Hylaeamys yunganus
- Conservation status: Least Concern (IUCN 3.1)

Scientific classification
- Kingdom: Animalia
- Phylum: Chordata
- Class: Mammalia
- Order: Rodentia
- Family: Cricetidae
- Subfamily: Sigmodontinae
- Genus: Hylaeamys
- Species: H. yunganus
- Binomial name: Hylaeamys yunganus (Thomas, 1902)
- Synonyms: Oryzomys yunganus Thomas, 1902 [Hylaeamys] yunganus: Weksler, Percequillo, and Voss, 2006

= Hylaeamys yunganus =

- Genus: Hylaeamys
- Species: yunganus
- Authority: (Thomas, 1902)
- Conservation status: LC
- Synonyms: Oryzomys yunganus Thomas, 1902, [Hylaeamys] yunganus: Weksler, Percequillo, and Voss, 2006

Species of rodent

Hylaeamys yunganus, also known as the Amazonian oryzomys or Yungas rice rat, is a species of rodent in the genus Hylaeamys of family Cricetidae.
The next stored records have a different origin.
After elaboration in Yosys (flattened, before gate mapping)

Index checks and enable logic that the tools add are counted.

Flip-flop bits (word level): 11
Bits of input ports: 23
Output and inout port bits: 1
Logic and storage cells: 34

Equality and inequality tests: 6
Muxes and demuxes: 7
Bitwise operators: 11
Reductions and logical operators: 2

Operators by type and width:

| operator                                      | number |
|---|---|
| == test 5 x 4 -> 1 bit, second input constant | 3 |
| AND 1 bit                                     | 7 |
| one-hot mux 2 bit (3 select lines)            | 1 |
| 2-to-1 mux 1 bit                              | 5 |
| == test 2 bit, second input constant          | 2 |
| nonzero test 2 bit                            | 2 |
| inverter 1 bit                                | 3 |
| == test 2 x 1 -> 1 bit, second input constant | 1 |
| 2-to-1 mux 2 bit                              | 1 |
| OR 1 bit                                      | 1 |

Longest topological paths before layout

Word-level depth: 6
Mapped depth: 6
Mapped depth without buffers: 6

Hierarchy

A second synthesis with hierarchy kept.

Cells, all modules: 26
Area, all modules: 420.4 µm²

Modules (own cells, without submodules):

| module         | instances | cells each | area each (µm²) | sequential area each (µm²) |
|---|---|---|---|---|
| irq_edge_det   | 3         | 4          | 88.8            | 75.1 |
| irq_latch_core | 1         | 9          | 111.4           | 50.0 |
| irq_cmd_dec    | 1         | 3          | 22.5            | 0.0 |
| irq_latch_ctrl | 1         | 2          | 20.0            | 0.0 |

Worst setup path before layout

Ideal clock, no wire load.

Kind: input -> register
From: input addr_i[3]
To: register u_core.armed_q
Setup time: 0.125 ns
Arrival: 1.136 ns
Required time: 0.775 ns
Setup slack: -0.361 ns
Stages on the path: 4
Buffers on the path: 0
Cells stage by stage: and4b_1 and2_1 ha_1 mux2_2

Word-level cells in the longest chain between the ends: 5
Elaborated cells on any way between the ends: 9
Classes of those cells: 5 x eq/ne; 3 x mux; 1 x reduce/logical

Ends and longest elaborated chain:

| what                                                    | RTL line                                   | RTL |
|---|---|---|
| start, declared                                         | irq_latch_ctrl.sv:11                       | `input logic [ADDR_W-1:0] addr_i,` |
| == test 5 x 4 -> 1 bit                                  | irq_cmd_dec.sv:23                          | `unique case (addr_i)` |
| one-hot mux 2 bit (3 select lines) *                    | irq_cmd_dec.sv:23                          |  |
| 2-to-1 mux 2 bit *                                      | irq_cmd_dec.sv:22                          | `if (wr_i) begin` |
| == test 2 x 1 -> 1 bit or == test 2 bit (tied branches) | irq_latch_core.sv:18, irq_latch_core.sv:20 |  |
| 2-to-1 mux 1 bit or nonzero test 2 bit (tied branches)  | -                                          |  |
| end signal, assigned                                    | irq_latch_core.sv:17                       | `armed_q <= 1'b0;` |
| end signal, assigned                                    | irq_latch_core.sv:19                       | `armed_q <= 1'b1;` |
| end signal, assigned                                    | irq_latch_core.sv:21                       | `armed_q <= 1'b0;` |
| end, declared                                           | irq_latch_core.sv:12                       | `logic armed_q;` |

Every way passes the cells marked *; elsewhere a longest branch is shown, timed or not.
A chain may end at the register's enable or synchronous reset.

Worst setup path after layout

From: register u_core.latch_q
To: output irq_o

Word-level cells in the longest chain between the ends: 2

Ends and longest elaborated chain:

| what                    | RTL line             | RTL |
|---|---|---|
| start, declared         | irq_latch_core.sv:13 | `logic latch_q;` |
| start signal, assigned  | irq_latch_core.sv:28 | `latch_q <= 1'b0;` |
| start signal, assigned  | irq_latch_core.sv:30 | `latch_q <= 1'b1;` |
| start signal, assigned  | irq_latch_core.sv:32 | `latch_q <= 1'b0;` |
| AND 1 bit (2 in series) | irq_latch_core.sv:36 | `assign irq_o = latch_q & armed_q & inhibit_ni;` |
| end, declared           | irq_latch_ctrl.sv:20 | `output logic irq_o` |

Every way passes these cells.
[config.mk]
export PLATFORM = sky130hd
export DESIGN_NAME = i2c_status_target
export DESIGN_NICKNAME = d
export VERILOG_FILES = /design/src/rtl/i2cst_pkg.sv /design/src/rtl/i2cst_sync.sv /design/src/rtl/i2cst_bus_events.sv /design/src/rtl/i2cst_por_flag.sv /design/src/rtl/i2cst_target_fsm.sv /design/src/rtl/i2c_status_target.sv
export SDC_FILE = /design/constraint.sdc
export NUM_CORES = 1
export LEC_CHECK = 0
export BUFFER_PORTS_ARGS = -buffer_cell sky130_fd_sc_hd__buf_2
export CORE_MARGIN = 4
export CORE_UTILIZATION = 59
export CTS_BUF_LIST = sky130_fd_sc_hd__clkbuf_16
export DETAILED_ROUTE_END_ITERATION = 8
export GPL_ROUTABILITY_DRIVEN = 0
export HOLD_SLACK_MARGIN = 0.05
export PLACE_DENSITY = 0.76
export SETUP_SLACK_MARGIN = 0.4
export SLEW_MARGIN = 20
export SYNTH_ARGS = -nofsm -noshare
export SYNTH_HDL_FRONTEND = slang
export SYNTH_HIERARCHICAL = 1
export SYNTH_SLANG_ARGS = --single-unit
[constraint.sdc]
create_clock -name clk -period 3.3 [get_ports clk]
set_input_delay 0.495 -clock clk [delete_from_list [all_inputs] [get_ports clk]]
set_output_delay 0.495 -clock clk [all_outputs]
set_load 0.02 [all_outputs]
[src/rtl/i2cst_pkg.sv]
package i2cst_pkg;
  localparam int STAT_W    = 8;
  localparam int CONV_W    = 3;
  localparam int PORT_W    = 3;
  localparam int SEL_W     = 2;
  localparam int ADDR_W    = 7;
  localparam int FIXED_W   = ADDR_W - SEL_W;
  localparam int BITCNT_W  = $clog2(STAT_W);
  localparam logic [CONV_W-1:0]  CONV_MAX   = 3'd4;
  localparam logic [FIXED_W-1:0] ADDR_FIXED = 5'b11000;

  typedef enum logic [2:0] {
    ST_IDLE, ST_ADDR, ST_ADDR_CHK, ST_ACK, ST_TX, ST_MACK, ST_WAIT
  } tgt_state_e;

  function automatic logic [CONV_W-1:0] conv_sat(input logic [CONV_W-1:0] c);
    return (c > CONV_MAX) ? CONV_MAX : c;
  endfunction

  function automatic logic addr_hit(input logic [ADDR_W-1:0] a,
                                    input logic [SEL_W-1:0] sel);
    return a == {ADDR_FIXED, sel};
  endfunction

  function automatic logic [STAT_W-1:0] pack_status(
      input logic por, input logic lk,
      input logic [PORT_W-1:0] prt, input logic [CONV_W-1:0] cd);
    return {por, lk, prt, conv_sat(cd)};
  endfunction
endpackage

[src/rtl/i2cst_sync.sv]
module i2cst_sync #(
  parameter int STAGES = 2,
  parameter int W      = 2
) (
  input  logic         clk,
  input  logic         rst_n,
  input  logic [W-1:0] d,
  output logic [W-1:0] q
);
  logic [W-1:0] chain [STAGES];

  always_ff @(posedge clk or negedge rst_n) begin
    if (!rst_n) chain[0] <= '1;
    else        chain[0] <= d;
  end

  for (genvar s = 1; s < STAGES; s++) begin : g_stage
    always_ff @(posedge clk or negedge rst_n) begin
      if (!rst_n) chain[s] <= '1;
      else        chain[s] <= chain[s-1];
    end
  end

  assign q = chain[STAGES-1];
endmodule

[src/rtl/i2cst_bus_events.sv]
module i2cst_bus_events (
  input  logic clk,
  input  logic rst_n,
  input  logic scl_s,
  input  logic sda_s,
  output logic scl_rise,
  output logic scl_fall,
  output logic start_ev,
  output logic stop_ev
);
  logic scl_q, sda_q;

  always_ff @(posedge clk or negedge rst_n) begin
    if (!rst_n) begin
      scl_q <= 1'b1;
      sda_q <= 1'b1;
    end else begin
      scl_q <= scl_s;
      sda_q <= sda_s;
    end
  end

  assign scl_rise = scl_s & ~scl_q;
  assign scl_fall = ~scl_s & scl_q;
  assign start_ev = scl_s & scl_q & sda_q & ~sda_s;
  assign stop_ev  = scl_s & scl_q & ~sda_q & sda_s;

  p_start_stop_excl_r10: assert property (@(posedge clk) disable iff (!rst_n)
    !(start_ev && stop_ev));
endmodule

[src/rtl/i2cst_por_flag.sv]
module i2cst_por_flag (
  input  logic clk,
  input  logic rst_n,
  input  logic brownout,
  input  logic nack_ev,
  output logic por_q
);
  always_ff @(posedge clk or negedge rst_n) begin
    if (!rst_n)        por_q <= 1'b1;
    else if (brownout) por_q <= 1'b1;
    else if (nack_ev)  por_q <= 1'b0;
  end

  p_por_set_r7: assert property (@(posedge clk) disable iff (!rst_n)
    brownout |=> por_q);
  p_por_hold_r8: assert property (@(posedge clk) disable iff (!rst_n)
    (!brownout && !nack_ev) |=> $stable(por_q));
endmodule

[src/rtl/i2cst_target_fsm.sv]
module i2cst_target_fsm
  import i2cst_pkg::*;
(
  input  logic                clk,
  input  logic                rst_n,
  input  logic                scl_s,
  input  logic                sda_s,
  input  logic                scl_rise,
  input  logic                scl_fall,
  input  logic                start_ev,
  input  logic                stop_ev,
  input  logic [SEL_W-1:0]    addr_sel,
  input  logic [STAT_W-1:0]   status_byte,
  output logic                drive_low,
  output logic                tx_load,
  output logic                nack_ev
);
  tgt_state_e           state;
  logic [BITCNT_W-1:0]  bit_cnt;
  logic [STAT_W-1:0]    rx_sh;
  logic [STAT_W-1:0]    tx_sh;
  logic                 addr_ok;
  logic                 bus_ev;

  assign bus_ev  = start_ev | stop_ev;
  assign addr_ok = addr_hit(rx_sh[STAT_W-1:1], addr_sel) & rx_sh[0];
  assign tx_load = ~bus_ev & scl_rise &
                   ((state == ST_ACK) | ((state == ST_MACK) & ~sda_s));
  assign nack_ev = ~bus_ev & scl_rise & (state == ST_MACK) & sda_s;
  assign drive_low = (state == ST_ACK) | ((state == ST_TX) & ~tx_sh[STAT_W-1]);

  always_ff @(posedge clk or negedge rst_n) begin
    if (!rst_n) begin
      state   <= ST_IDLE;
      bit_cnt <= '0;
      rx_sh   <= '0;
      tx_sh   <= '0;
    end else if (start_ev) begin
      state   <= ST_ADDR;
      bit_cnt <= '0;
    end else if (stop_ev) begin
      state   <= ST_IDLE;
    end else begin
      if (tx_load) tx_sh <= status_byte;
      case (state)
        ST_ADDR: if (scl_rise) begin
          rx_sh   <= {rx_sh[STAT_W-2:0], sda_s};
          bit_cnt <= bit_cnt + 1'b1;
          if (bit_cnt == BITCNT_W'(STAT_W-1)) state <= ST_ADDR_CHK;
        end
        ST_ADDR_CHK: if (scl_fall) state <= addr_ok ? ST_ACK : ST_WAIT;
        ST_ACK: if (scl_fall) begin
          state   <= ST_TX;
          bit_cnt <= '0;
        end
        ST_TX: if (scl_fall) begin
          if (bit_cnt == BITCNT_W'(STAT_W-1)) state <= ST_MACK;
          else begin
            tx_sh   <= {tx_sh[STAT_W-2:0], 1'b0};
            bit_cnt <= bit_cnt + 1'b1;
          end
        end
        ST_MACK: begin
          if (nack_ev) state <= ST_WAIT;
          else if (scl_fall) begin
            state   <= ST_TX;
            bit_cnt <= '0;
          end
        end
        default: ;
      endcase
    end
  end

  p_ack_on_match_r1: assert property (@(posedge clk) disable iff (!rst_n)
    (state == ST_ADDR_CHK && scl_fall && addr_ok && !bus_ev) |=> drive_low);
  p_quiet_on_miss_r2: assert property (@(posedge clk) disable iff (!rst_n)
    (state == ST_ADDR_CHK && scl_fall && !addr_ok && !bus_ev) |=> !drive_low);
  p_drive_scl_low_r4: assert property (@(posedge clk) disable iff (!rst_n)
    !$stable(drive_low) |-> !scl_s);
  p_release_on_nack_r6: assert property (@(posedge clk) disable iff (!rst_n)
    nack_ev |=> !drive_low);
  p_conv_bound_r9: assert property (@(posedge clk) disable iff (!rst_n)
    tx_load |=> (tx_sh[CONV_W-1:0] <= CONV_MAX));
  p_byte_coherent_r11: assert property (@(posedge clk) disable iff (!rst_n)
    (state == ST_TX && !scl_fall && !bus_ev) |=> $stable(tx_sh));
endmodule

[src/rtl/i2c_status_target.sv]
module i2c_status_target
  import i2cst_pkg::*;
#(
  parameter int SYNC_STAGES = 2
) (
  input  logic              clk,
  input  logic              rst_n,
  input  logic              scl_i,
  input  logic              sda_i,
  output logic              sda_drive_low_o,
  input  logic [SEL_W-1:0]  addr_sel_i,
  input  logic              lock_i,
  input  logic [PORT_W-1:0] port_lvl_i,
  input  logic [CONV_W-1:0] conv_code_i,
  input  logic              brownout_i
);
  logic scl_s, sda_s;
  logic scl_rise, scl_fall, start_ev, stop_ev;
  logic tx_load, nack_ev, por_q;
  logic [STAT_W-1:0] status_byte;

  i2cst_sync #(.STAGES(SYNC_STAGES), .W(2)) u_sync (
    .clk(clk), .rst_n(rst_n), .d({scl_i, sda_i}), .q({scl_s, sda_s}));

  i2cst_bus_events u_events (
    .clk(clk), .rst_n(rst_n), .scl_s(scl_s), .sda_s(sda_s),
    .scl_rise(scl_rise), .scl_fall(scl_fall),
    .start_ev(start_ev), .stop_ev(stop_ev));

  i2cst_por_flag u_por (
    .clk(clk), .rst_n(rst_n), .brownout(brownout_i),
    .nack_ev(nack_ev), .por_q(por_q));

  assign status_byte = pack_status(por_q, lock_i, port_lvl_i, conv_code_i);

  i2cst_target_fsm u_fsm (
    .clk(clk), .rst_n(rst_n), .scl_s(scl_s), .sda_s(sda_s),
    .scl_rise(scl_rise), .scl_fall(scl_fall),
    .start_ev(start_ev), .stop_ev(stop_ev),
    .addr_sel(addr_sel_i), .status_byte(status_byte),
    .drive_low(sda_drive_low_o), .tx_load(tx_load), .nack_ev(nack_ev));
endmodule

==> run_results.csv, run 1 <==
group,metric,value,unit
outcome,status,"complete, no violations",
die,die_h,58.5,µm
power_and_ir_drop,ir_drop,0.677,mV
cts,hold_buffers,0,
cts,htree_num_levels,2,
power_and_ir_drop,p_sw_frac,0.330,
cts,clock_sinks,29,
sta,relSlewSlack,0.559,
critical_path,slowest_delay,0.55,ns
critical_path,cp-end-kind,"flip-flop",
place,placed_area,0.00157,mm²
sta,drv_slew,0,
routing,vias,1016,
cts,clk_pin_slew,0.05,ns
cts,clock_path_buffers,2,
synth,postSynthAreaPerCell,11.9,µm²
critical_path,slowest_stage,"dfstp_2",
global_route,grt_pass1_vias,1034,
power_and_ir_drop,p_clk_frac,0.296,
power_and_ir_drop,p_comb_frac,0.291,
sta,min_period,2.05,ns
power_and_ir_drop,seq_power_share,0.413,
die,rows,18,
synth,yosysWarnings,6,
sta,rsz0062_at_grt,"no",
global_route,grt.overflow.total,0,
worst_hold_path,hp-class,"input pin to async pin",
cts,clock_latency,0.27,ns
cts,cts_resized,0,
cells_and_area,final_cell_area,0.00171,mm²
routing,drtIter0Drc,13,
routing,wire_per_inst,15.1,µm
sta,finClkSkew,0.00472,ns
cells_and_area,areaGrowthSynthToFinish,13.5,%
power_and_ir_drop,total_leakage_power,0.761,nW
cts,cts_tree,"built",
die,die_x,58.5,µm
die,start_util,0.614,
place,hpwl,1770,µm
critical_path,path_max_fanout,8,
power_and_ir_drop,p_int,0.000955,W
critical_path,crit_chain,"nor2b_1 > a311oi_1 > o31ai_2 > mux2i_1",
sta,fin_crit_sh,0.622,
sta,worstMarginPinSlew,0.660,ns
critical_path,crit_path_start_kind,"flip-flop",
synth,synthCells,127,
global_route,grt_use_total,0.181,
routing,viasPerCell,5.94,
global_route,grt_pass1_wl,4600,µm
sta,finalHoldViolCount,0,
global_route,antenna_found_initial,0,
critical_path,critPathKind,"flip-flop to flip-flop",
synth,synth_fp_nets,143,
global_route,grt_max_degree,30,
critical_path,cp_data_arrival_time,2.24,ns
routing,wl,2580,µm
place,port_buffers,14,
routing,post-route-drc-count,0,
sta,setup_tns,0,ns
power_and_ir_drop,p_per_area,833,mW/mm²
critical_path,path_buf_inv,0,
cts,cts_setup_buffers,0,
critical_path,cp.required,3.49,ns
critical_path,crit_family,"compound AO/OA/AOI/OAI gates",
cells_and_area,drive_gt1_frac,0.319,
sta,setup_viol,0,
cts,cts-buffers-inserted,5,
cts,cts_root_buffer,"clkbuf_16",
routing,dr.pass1.iters,4,
synth,netlist_area,0.00151,mm²
die,core_area,0.00245,mm²
sta,fmax,487,MHz
die,io_pins,15,
power_and_ir_drop,netSwitchingPower,0.000470,W
cells_and_area,finalNetCount,156,
job,drv_cap,0,
routing,drt.antenna.violating_nets,0,
die,die_area,0.00343,mm²
cells_and_area,diodes,0,
==> metrics by stage <==
| step | setup WS [ns] | utilization | hold WS, ns | total power, W | cells |
|---|---|---|---|---|---|
| after floorplan | 1.44 | - | 0.199 | 0.000926 | 127 |
| after detailed placement | 1.25 | 0.639 | 0.347 | 0.00100 | 163 |
| after global placement | 1.30 | 0.639 | 0.348 | 0.000986 | 163 |
| final | 1.25 | 0.697 | 0.235 | 0.00142 | 171 |
| after global routing | 1.09 | 0.697 | 0.286 | 0.00152 | 171 |
| after CTS | 1.24 | 0.697 | 0.261 | 0.00144 | 171 |
==> power groups by stage <==
stage | Clock (W) | Combinational [W] | Sequential [W]
after floorplan | 0 | 0.000403 | 0.000524
after CTS | 0.000433 | 0.000417 | 0.000588
final | 0.000422 | 0.000414 | 0.000589
after global placement | 0 | 0.000398 | 0.000588
after global routing | 0.000449 | 0.000467 | 0.000610
after detailed placement | 0 | 0.000411 | 0.000593
==> cell usage in the layout, fill, tap and decap left out, types with 2 or more instances in the layout <==
cell	count
a21oi_1	5
a311oi_1	2
and4b_1	3
nand2_1	3
xnor2_1	2
nand2b_1	5
mux2_2	8
inv_1	4
dfrtp_1	22
a211oi_1	2
a41o_1	2
mux2i_1	5
nor2_1	5
o22a_1	7
buf_2	14
o21a_1	7
dfstp_2	7
nor2b_1	5
clkbuf_16	5
clkinv_2	2
ha_1	2
a31oi_1	2
nand4_1	2
==> worst paths after layout <==
kind	from	endpoint	slack, ns	cells past startpoint
max in group asynchronous	rst_n	u_fsm/tx_sh[6]$_DFFE_PN0N_	2.66	1
setup / recovery	u_sync/q[1]$_DFF_PN1_	u_fsm/bit_cnt[0]$_DFFE_PN0P_	1.25	4
setup reg to reg	u_sync/q[1]$_DFF_PN1_	u_fsm/bit_cnt[0]$_DFFE_PN0P_	1.25	4
hold / removal	rst_n	u_fsm/tx_sh[0]$_DFFE_PN0N_	0.23	1
hold reg to reg	u_sync/chain[2]$_DFF_PN1_	u_sync/q[0]$_DFF_PN1_	0.35	0
min in group clk	scl_i	u_sync/chain[3]$_DFF_PN1_	0.32	1
==> per-layer routing <==
metal / track usage / vias up / share of wire
met4: 0.0927 / 0 / 0.029
met2: 0.262 / 14 / 0.45
met5: 0 / - / 0
li1: - / 502 / -
met1: 0.239 / 494 / 0.49
met3: 0.0658 / 6 / 0.038
==> registers in the layout (all words and copies together), names as in the netlist <==
register and flops:
u_sync/chain 2, u_events/scl_q 1, u_events/sda_q 1, u_fsm/rx_sh 8, u_fsm/bit_cnt 3, u_fsm/state 3
u_fsm/tx_sh 8, u_por/por_q 1, u_sync/q 2
==> cell type report <==
| type | count | area (µm²) |
|---|---|---|
| fill | 193 | 744 |
| sequential | 29 | 734 |
| multi-input combinational | 86 | 711 |
| clock buffer | 5 | 125 |
| timing repair buffer | 14 | 70.1 |
| tap | 30 | 37.5 |
| clock inverter | 3 | 17.5 |
| inverter | 4 | 15.0 |
No activity file was read; power rests on OpenSTA's default activity.
==> run 2: changes to the inputs <==
--- a/config.mk
+++ b/config.mk
@@ -7,12 +7,12 @@
 export LEC_CHECK = 0
 export BUFFER_PORTS_ARGS = -buffer_cell sky130_fd_sc_hd__buf_2
 export CORE_MARGIN = 4
-export CORE_UTILIZATION = 59
+export CORE_UTILIZATION = 57
 export CTS_BUF_LIST = sky130_fd_sc_hd__clkbuf_16
 export DETAILED_ROUTE_END_ITERATION = 8
 export GPL_ROUTABILITY_DRIVEN = 0
 export HOLD_SLACK_MARGIN = 0.05
-export PLACE_DENSITY = 0.76
+export PLACE_DENSITY = 0.73
 export SETUP_SLACK_MARGIN = 0.4
 export SLEW_MARGIN = 20
 export SYNTH_ARGS = -nofsm -noshare
==> constraint.sdc (replaced) <==
create_clock -name clk -period 1.98 [get_ports clk]
set_input_delay 0.297 -clock clk [delete_from_list [all_inputs] [get_ports clk]]
set_output_delay 0.297 -clock clk [all_outputs]
set_load 0.02 [all_outputs]
==> run_results.csv, run 2 (synthesis results as in run 1) <==
group,metric,value,unit
sta,rsz0062_at_grt,"yes",
critical_path,path_max_fanout,6,
cts,cts_root_buffer,"clkbuf_16",
sta,setup_tns,0,ns
routing,drt.antenna.violating_nets,0,
cts,cts_tree,"built",
critical_path,critPathKind,"flip-flop to flip-flop",
routing,wire_per_inst,18.1,µm
global_route,grt.overflow.total,0,
routing,vias,1255,
power_and_ir_drop,total_leakage_power,0.972,nW
cells_and_area,final_cell_mix,"buf_4 (29), dfrtp_1 (19), buf_2 (13)",
die,start_util,0.603,
cells_and_area,areaGrowthSynthToFinish,44.0,%
global_route,grt_pass1_vias,1242,
sta,fin_crit_sh,0.895,
place,hpwl,1890,µm
sta,fmax,564,MHz
global_route,grt_pass1_wl,5780,µm
critical_path,crit_path_start_kind,"flip-flop",
cts,htree_num_levels,2,
die,rows,18,
sta,finalHoldViolCount,0,
cells_and_area,diodes,0,
die,die_area,0.00353,mm²
die,die_x,59.4,µm
worst_hold_path,hp-class,"input pin to async pin",
critical_path,cp-end-kind,"flip-flop",
die,core_area,0.00250,mm²
place,dpl_worst_slack,0.115,ns
cts,cts-buffers-inserted,5,
sta,setup_viol,0,
cts,clock_path_buffers,2,
global_route,grt_use_total,0.224,
cts,clk_pin_slew,0.05,ns
power_and_ir_drop,ir_drop,1.46,mV
job,drv_cap,0,
sta,relSlewSlack,0.584,
cells_and_area,drive_gt1_frac,0.537,
routing,post-route-drc-count,0,
routing,viasPerCell,6.06,
power_and_ir_drop,p_per_area,1420,mW/mm²
cells_and_area,layout_commonest_cell,"buf_4",
routing,dr.pass1.iters,4,
sta,finClkSkew,0.00503,ns
routing,wl,3750,µm
global_route,grt_max_degree,30,
critical_path,cp.required,2.13,ns
die,io_pins,15,
outcome,status,"complete, no violations",
cells_and_area,finalNetCount,192,
critical_path,cp_data_arrival_time,1.92,ns
place,port_buffers,14,
cts,clock_latency,0.27,ns
sta,min_period,1.77,ns
cells_and_area,reg_top3,"u_fsm/rx_sh (8), u_fsm/tx_sh (8)",
sta,drv_slew,0,
routing,drtIter0Drc,84,
sta,worstMarginPinSlew,0.624,ns
global_route,antenna_found_initial,0,
cts,clock_sinks,29,
sta,finalWorstSetupSlack,0.208,ns
die,die_h,59.4,µm
==> run 2: cell count changes in the layout (fill, tap and decap cells not counted), moves of 3 or more <==
cell     previous run  this run
dfrtp_1            22        19
buf_6               0         4
buf_4               0        29
dfrtp_2             0         3
==> run 2: critical path, stage by stage, from the launching register on <==
cell      delay (ns)
dfstp_2         0.56
nor2b_1         0.13
buf_4           0.17
buf_6           0.11
nor2_2          0.03
a221oi_2        0.25
o31ai_2         0.11
buf_4           0.17
mux2i_1         0.12
==> run 2: area by class of cell <==
class | instances | area (µm²)
Tap cell | 30 | 37.5
Multi-Input combinational cell | 87 | 833
Timing Repair Buffer | 49 | 383
Inverter | 4 | 15.0
Sequential cell | 29 | 738
Fill cell | 122 | 330
Clock inverter | 3 | 37.5
Clock buffer | 5 | 125
==> run 2: final timing paths <==
| kind | start | to | slack (ns) | cells past startpoint |
|---|---|---|---|---|
| setup / recovery | u_events/scl_q$_DFF_PN1_ | u_fsm/bit_cnt[2]$_DFFE_PN0P_ | 0.21 | 8 |
| hold / removal | rst_n | u_fsm/bit_cnt[2]$_DFFE_PN0P_ | 0.05 | 1 |
| setup reg to reg | u_events/scl_q$_DFF_PN1_ | u_fsm/bit_cnt[2]$_DFFE_PN0P_ | 0.21 | 8 |
| hold reg to reg | u_sync/chain[3]$_DFF_PN1_ | u_sync/q[1]$_DFF_PN1_ | 0.35 | 0 |
| max in group asynchronous | rst_n | u_fsm/state[0]$_DFFE_PN0P_ | 1.48 | 1 |
| min in group clk | sda_i | u_sync/chain[2]$_DFF_PN1_ | 0.13 | 1 |
==> run 2: timing repair <==
item	in CTS	in global routing
pin swaps	21	5
endpoints found under the setup margin	22	23
gates cloned	1	0
buffers inserted	17	11
hold buffers	0	0
gates resized for setup	15	14
==> run 2: through the flow <==
step	util	instance area [µm²]	std cells	total power [W]	hold WS, ns
after detailed placement	0.654	1640	170	0.00176	0.346
after global routing	0.868	2170	207	0.00324	0.0847
after CTS	0.807	2020	196	0.00279	0.0663
after floorplan	-	1530	127	0.00157	0.00141
after global placement	0.654	1640	170	0.00172	0.337
final	0.868	2170	207	0.00307	0.0483
==> run 2: power breakdown <==
group / internal [W] / switching, W / leakage, nW
logic: 0.000700 / 0.000641 / 0.544
registers: 0.000779 / 0.000147 / 0.346
clock network: 0.000581 / 0.000225 / 0.0826
==> run 2: per-layer routing <==
metal | track usage | wire length, µm
met5 | 0 | 0
met4 | 0.0971 | 34
met3 | 0.0697 | 182
met2 | 0.348 | 1950
met1 | 0.286 | 1580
It is found in lowland tropical rainforest throughout Amazonia, in northeastern Bolivia, eastern Peru, eastern Ecuador, southeastern Colombia, southern Venezuela, Guyana, Suriname, French Guiana, and northern Brazil. A closely related species, Hylaeamys tatei, occurs only in a small area in eastern Ecuador. Both were previously placed in Oryzomys.